• **Exercise details**
Reproduce every entry exactly, without alteration.
[[ Material to process open ]]
## src/rtl/hazard_fwd_unit.sv

```systemverilog
// -----------------------------------------------------------------------------
// hazard_fwd_unit
//
// Hazard detection and forwarding controller for the pipelined datapath.
// A scoreboard tracks in-flight register writers, one entry per pipeline slot
// after ID (slot 1 = EX, slot DEPTH = WB). From that scoreboard the unit
// produces:
//   * registered EX-stage forwarding selects for the ALU operand muxes,
//   * load-use stalls (PC / IF_ID hold plus an ID_EX bubble),
//   * redirect flushes for taken branches and jumps (IF_ID NOP, ID_EX bubble,
//     and a squash mask for the younger in-flight slots).
//
// Optional feature: define HAZARD_PERF_CNT_EN to build the saturating stall
// and flush performance counters. When it is undefined the counter ports
// remain and read 0.
//
// Parameters
//   AW             register address width
//   DEPTH          scoreboard slots after ID (2..8)
//   LOAD_STAGE     slot at whose end load data becomes forwardable (1..DEPTH-1)
//   REDIRECT_STAGE slot in which a taken branch/jump resolves (1..DEPTH-1)
//   CNT_W          performance counter width
//   FW             forwarding-select width, $clog2(DEPTH)
//
// Ports
//   clk            clock, all state updates on the rising edge
//   rst            asynchronous active-low reset
//   id_valid       ID holds a real instruction
//   id_rs, id_rt   ID source registers
//   id_rs_used,
//   id_rt_used     source is actually read
//   id_dst         ID destination register (after RegDst)
//   id_reg_write   ID instruction writes the register file
//   id_is_load     ID instruction is a load
//   redirect       instruction in slot REDIRECT_STAGE is a taken branch/jump
//   stall_out      hold PC and IF_ID this cycle
//   flush_if_id    IF_ID loads a NOP
//   bubble_id_ex   ID_EX loads a bubble
//   kill_mask      bit k-1 set: slot k must be squashed
//   ex_fwd_a_sel,
//   ex_fwd_b_sel   operand selects for the instruction now in EX
//                  (0 = register file, j = producer j stages ahead of EX)
//   slot_valid     scoreboard valid bits, bit k-1 = slot k
//   stall_cnt,
//   flush_cnt      performance counters
// -----------------------------------------------------------------------------
module hazard_fwd_unit #(
   parameter  int AW             = 5,
   parameter  int DEPTH          = 3,
   parameter  int LOAD_STAGE     = 2,
   parameter  int REDIRECT_STAGE = 2,
   parameter  int CNT_W          = 16,
   localparam int FW             = $clog2(DEPTH)
) (
   input  logic             clk,
   input  logic             rst,
   input  logic             id_valid,
   input  logic [AW-1:0]    id_rs,
   input  logic [AW-1:0]    id_rt,
   input  logic             id_rs_used,
   input  logic             id_rt_used,
   input  logic [AW-1:0]    id_dst,
   input  logic             id_reg_write,
   input  logic             id_is_load,
   input  logic             redirect,
   output logic             stall_out,
   output logic             flush_if_id,
   output logic             bubble_id_ex,
   output logic [DEPTH-1:0] kill_mask,
   output logic [FW-1:0]    ex_fwd_a_sel,
   output logic [FW-1:0]    ex_fwd_b_sel,
   output logic [DEPTH-1:0] slot_valid,
   output logic [CNT_W-1:0] stall_cnt,
   output logic [CNT_W-1:0] flush_cnt
);

   typedef struct packed {
      logic          valid;
      logic          reg_write;
      logic          is_load;
      logic [AW-1:0] dst;
   } slot_t;

   // Loads in slots below this index cannot forward yet.
   localparam logic [FW-1:0] LOAD_K = FW'(LOAD_STAGE);

   // Array index i holds slot i+1.
   slot_t slots      [DEPTH];
   slot_t slots_next [DEPTH];

   logic [FW-1:0] rs_k, rt_k;        // youngest matching slot, 0 = none
   logic          rs_load, rt_load;  // that youngest match is a load
   logic          issue;

   // A slot can supply a source operand only if it really writes a nonzero
   // register that the ID instruction really reads.
   function automatic logic slot_hit(input slot_t s, input logic [AW-1:0] r,
                                     input logic used);
      return used && s.valid && s.reg_write && (s.dst == r) && (r != '0);
   endfunction

   // Youngest-match search. Slot DEPTH is excluded: the register file is
   // write-through, so the WB writer is already visible to ID. Scanning from
   // old to young lets the lowest matching slot overwrite older ones.
   always_comb begin
      // NOTE: every always_comb output gets a default first so no path leaves
      // it unassigned, which would otherwise infer a latch.
      rs_k    = '0;
      rt_k    = '0;
      rs_load = 1'b0;
      rt_load = 1'b0;
      for (int k = DEPTH - 1; k >= 1; k--) begin
         if (slot_hit(slots[k-1], id_rs, id_rs_used)) begin
            rs_k    = FW'(k);
            rs_load = slots[k-1].is_load;
         end
         if (slot_hit(slots[k-1], id_rt, id_rt_used)) begin
            rt_k    = FW'(k);
            rt_load = slots[k-1].is_load;
         end
      end
   end

   // Redirect outranks stall, which outranks issue.
   assign stall_out    = !redirect && id_valid &&
                         ((rs_load && (rs_k < LOAD_K)) ||
                          (rt_load && (rt_k < LOAD_K)));
   assign flush_if_id  = redirect;
   assign bubble_id_ex = redirect || stall_out;
   assign issue        = id_valid && !stall_out && !redirect;

   // Slots younger than the redirecting one (1..REDIRECT_STAGE-1) are squashed.
   always_comb begin
      kill_mask = '0;
      for (int i = 0; i < DEPTH; i++) begin
         kill_mask[i] = redirect && (i < REDIRECT_STAGE - 1);
      end
   end

   // Next scoreboard contents: ID enters slot 1 only when it really issues;
   // a stall or redirect inserts an invalid entry instead. Squashed slots move
   // forward as invalid so the bubble travels with the pipeline.
   always_comb begin
      slots_next[0] = '0;
      if (issue) begin
         slots_next[0] = '{valid: 1'b1, reg_write: id_reg_write,
                           is_load: id_is_load, dst: id_dst};
      end
      for (int k = 1; k < DEPTH; k++) begin
         slots_next[k] = (redirect && (k < REDIRECT_STAGE)) ? '0 : slots[k-1];
      end
   end

   always_ff @(posedge clk or negedge rst) begin
      if (!rst) begin
         // NOTE: the scoreboard is reset, unlike a plain data array, because
         // stale valid bits would raise phantom hazards after reset.
         for (int k = 0; k < DEPTH; k++) begin
            slots[k] <= '0;
         end
         ex_fwd_a_sel <= '0;
         ex_fwd_b_sel <= '0;
      end else begin
         // NOTE: sequential state uses non-blocking assignments so every
         // slot samples its predecessor's pre-edge value.
         for (int k = 0; k < DEPTH; k++) begin
            slots[k] <= slots_next[k];
         end
         // A bubble entering EX must never forward.
         ex_fwd_a_sel <= issue ? rs_k : '0;
         ex_fwd_b_sel <= issue ? rt_k : '0;
      end
   end

   always_comb begin
      slot_valid = '0;
      for (int k = 0; k < DEPTH; k++) begin
         slot_valid[k] = slots[k].valid;
      end
   end

`ifdef HAZARD_PERF_CNT_EN
   // Saturating counters: they stick at all-ones instead of wrapping.
   always_ff @(posedge clk or negedge rst) begin
      if (!rst) begin
         stall_cnt <= '0;
         flush_cnt <= '0;
      end else begin
         if (stall_out && (stall_cnt != '1)) begin
            stall_cnt <= stall_cnt + CNT_W'(1);
         end
         if (redirect && (flush_cnt != '1)) begin
            flush_cnt <= flush_cnt + CNT_W'(1);
         end
      end
   end
`else
   assign stall_cnt = '0;
   assign flush_cnt = '0;
`endif

endmodule

```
[[ Material to process closed ]]
• **Written response**
## src/rtl/hazard_fwd_unit.sv

```systemverilog
// -----------------------------------------------------------------------------
// hazard_fwd_unit
//
// Hazard detection and forwarding controller for the pipelined datapath.
// A scoreboard tracks in-flight register writers, one entry per pipeline slot
// after ID (slot 1 = EX, slot DEPTH = WB). From that scoreboard the unit
// produces:
//   * registered EX-stage forwarding selects for the ALU operand muxes,
//   * load-use stalls (PC / IF_ID hold plus an ID_EX bubble),
//   * redirect flushes for taken branches and jumps (IF_ID NOP, ID_EX bubble,
//     and a squash mask for the younger in-flight slots).
//
// Optional feature: define HAZARD_PERF_CNT_EN to build the saturating stall
// and flush performance counters. When it is undefined the counter ports
// remain and read 0.
//
// Parameters
//   AW             register address width
//   DEPTH          scoreboard slots after ID (2..8)
//   LOAD_STAGE     slot at whose end load data becomes forwardable (1..DEPTH-1)
//   REDIRECT_STAGE slot in which a taken branch/jump resolves (1..DEPTH-1)
//   CNT_W          performance counter width
//   FW             forwarding-select width, $clog2(DEPTH)
//
// Ports
//   clk            clock, all state updates on the rising edge
//   rst            asynchronous active-low reset
//   id_valid       ID holds a real instruction
//   id_rs, id_rt   ID source registers
//   id_rs_used,
//   id_rt_used     source is actually read
//   id_dst         ID destination register (after RegDst)
//   id_reg_write   ID instruction writes the register file
//   id_is_load     ID instruction is a load
//   redirect       instruction in slot REDIRECT_STAGE is a taken branch/jump
//   stall_out      hold PC and IF_ID this cycle
//   flush_if_id    IF_ID loads a NOP
//   bubble_id_ex   ID_EX loads a bubble
//   kill_mask      bit k-1 set: slot k must be squashed
//   ex_fwd_a_sel,
//   ex_fwd_b_sel   operand selects for the instruction now in EX
//                  (0 = register file, j = producer j stages ahead of EX)
//   slot_valid     scoreboard valid bits, bit k-1 = slot k
//   stall_cnt,
//   flush_cnt      performance counters
// -----------------------------------------------------------------------------
module hazard_fwd_unit #(
   parameter  int AW             = 5,
   parameter  int DEPTH          = 3,
   parameter  int LOAD_STAGE     = 2,
   parameter  int REDIRECT_STAGE = 2,
   parameter  int CNT_W          = 16,
   localparam int FW             = $clog2(DEPTH)
) (
   input  logic             clk,
   input  logic             rst,
   input  logic             id_valid,
   input  logic [AW-1:0]    id_rs,
   input  logic [AW-1:0]    id_rt,
   input  logic             id_rs_used,
   input  logic             id_rt_used,
   input  logic [AW-1:0]    id_dst,
   input  logic             id_reg_write,
   input  logic             id_is_load,
   input  logic             redirect,
   output logic             stall_out,
   output logic             flush_if_id,
   output logic             bubble_id_ex,
   output logic [DEPTH-1:0] kill_mask,
   output logic [FW-1:0]    ex_fwd_a_sel,
   output logic [FW-1:0]    ex_fwd_b_sel,
   output logic [DEPTH-1:0] slot_valid,
   output logic [CNT_W-1:0] stall_cnt,
   output logic [CNT_W-1:0] flush_cnt
);

   typedef struct packed {
      logic          valid;
      logic          reg_write;
      logic          is_load;
      logic [AW-1:0] dst;
   } slot_t;

   // Loads in slots below this index cannot forward yet.
   localparam logic [FW-1:0] LOAD_K = FW'(LOAD_STAGE);

   // Array index i holds slot i+1.
   slot_t slots      [DEPTH];
   slot_t slots_next [DEPTH];

   logic [FW-1:0] rs_k, rt_k;        // youngest matching slot, 0 = none
   logic          rs_load, rt_load;  // that youngest match is a load
   logic          issue;

   // A slot can supply a source operand only if it really writes a nonzero
   // register that the ID instruction really reads.
   function automatic logic slot_hit(input slot_t s, input logic [AW-1:0] r,
                                     input logic used);
      return used && s.valid && s.reg_write && (s.dst == r) && (r != '0);
   endfunction

   // Youngest-match search. Slot DEPTH is excluded: the register file is
   // write-through, so the WB writer is already visible to ID. Scanning from
   // old to young lets the lowest matching slot overwrite older ones.
   always_comb begin
      // NOTE: every always_comb output gets a default first so no path leaves
      // it unassigned, which would otherwise infer a latch.
      rs_k    = '0;
      rt_k    = '0;
      rs_load = 1'b0;
      rt_load = 1'b0;
      for (int k = DEPTH - 1; k >= 1; k--) begin
         if (slot_hit(slots[k-1], id_rs, id_rs_used)) begin
            rs_k    = FW'(k);
            rs_load = slots[k-1].is_load;
         end
         if (slot_hit(slots[k-1], id_rt, id_rt_used)) begin
            rt_k    = FW'(k);
            rt_load = slots[k-1].is_load;
         end
      end
   end

   // Redirect outranks stall, which outranks issue.
   assign stall_out    = !redirect && id_valid &&
                         ((rs_load && (rs_k < LOAD_K)) ||
                          (rt_load && (rt_k < LOAD_K)));
   assign flush_if_id  = redirect;
   assign bubble_id_ex = redirect || stall_out;
   assign issue        = id_valid && !stall_out && !redirect;

   // Slots younger than the redirecting one (1..REDIRECT_STAGE-1) are squashed.
   always_comb begin
      kill_mask = '0;
      for (int i = 0; i < DEPTH; i++) begin
         kill_mask[i] = redirect && (i < REDIRECT_STAGE - 1);
      end
   end

   // Next scoreboard contents: ID enters slot 1 only when it really issues;
   // a stall or redirect inserts an invalid entry instead. Squashed slots move
   // forward as invalid so the bubble travels with the pipeline.
   always_comb begin
      slots_next[0] = '0;
      if (issue) begin
         slots_next[0] = '{valid: 1'b1, reg_write: id_reg_write,
                           is_load: id_is_load, dst: id_dst};
      end
      for (int k = 1; k < DEPTH; k++) begin
         slots_next[k] = (redirect && (k < REDIRECT_STAGE)) ? '0 : slots[k-1];
      end
   end

   always_ff @(posedge clk or negedge rst) begin
      if (!rst) begin
         // NOTE: the scoreboard is reset, unlike a plain data array, because
         // stale valid bits would raise phantom hazards after reset.
         for (int k = 0; k < DEPTH; k++) begin
            slots[k] <= '0;
         end
         ex_fwd_a_sel <= '0;
         ex_fwd_b_sel <= '0;
      end else begin
         // NOTE: sequential state uses non-blocking assignments so every
         // slot samples its predecessor's pre-edge value.
         for (int k = 0; k < DEPTH; k++) begin
            slots[k] <= slots_next[k];
         end
         // A bubble entering EX must never forward.
         ex_fwd_a_sel <= issue ? rs_k : '0;
         ex_fwd_b_sel <= issue ? rt_k : '0;
      end
   end

   always_comb begin
      slot_valid = '0;
      for (int k = 0; k < DEPTH; k++) begin
         slot_valid[k] = slots[k].valid;
      end
   end

`ifdef HAZARD_PERF_CNT_EN
   // Saturating counters: they stick at all-ones instead of wrapping.
   always_ff @(posedge clk or negedge rst) begin
      if (!rst) begin
         stall_cnt <= '0;
         flush_cnt <= '0;
      end else begin
         if (stall_out && (stall_cnt != '1)) begin
            stall_cnt <= stall_cnt + CNT_W'(1);
         end
         if (redirect && (flush_cnt != '1)) begin
            flush_cnt <= flush_cnt + CNT_W'(1);
         end
      end
   end
`else
   assign stall_cnt = '0;
   assign flush_cnt = '0;
`endif

endmodule

```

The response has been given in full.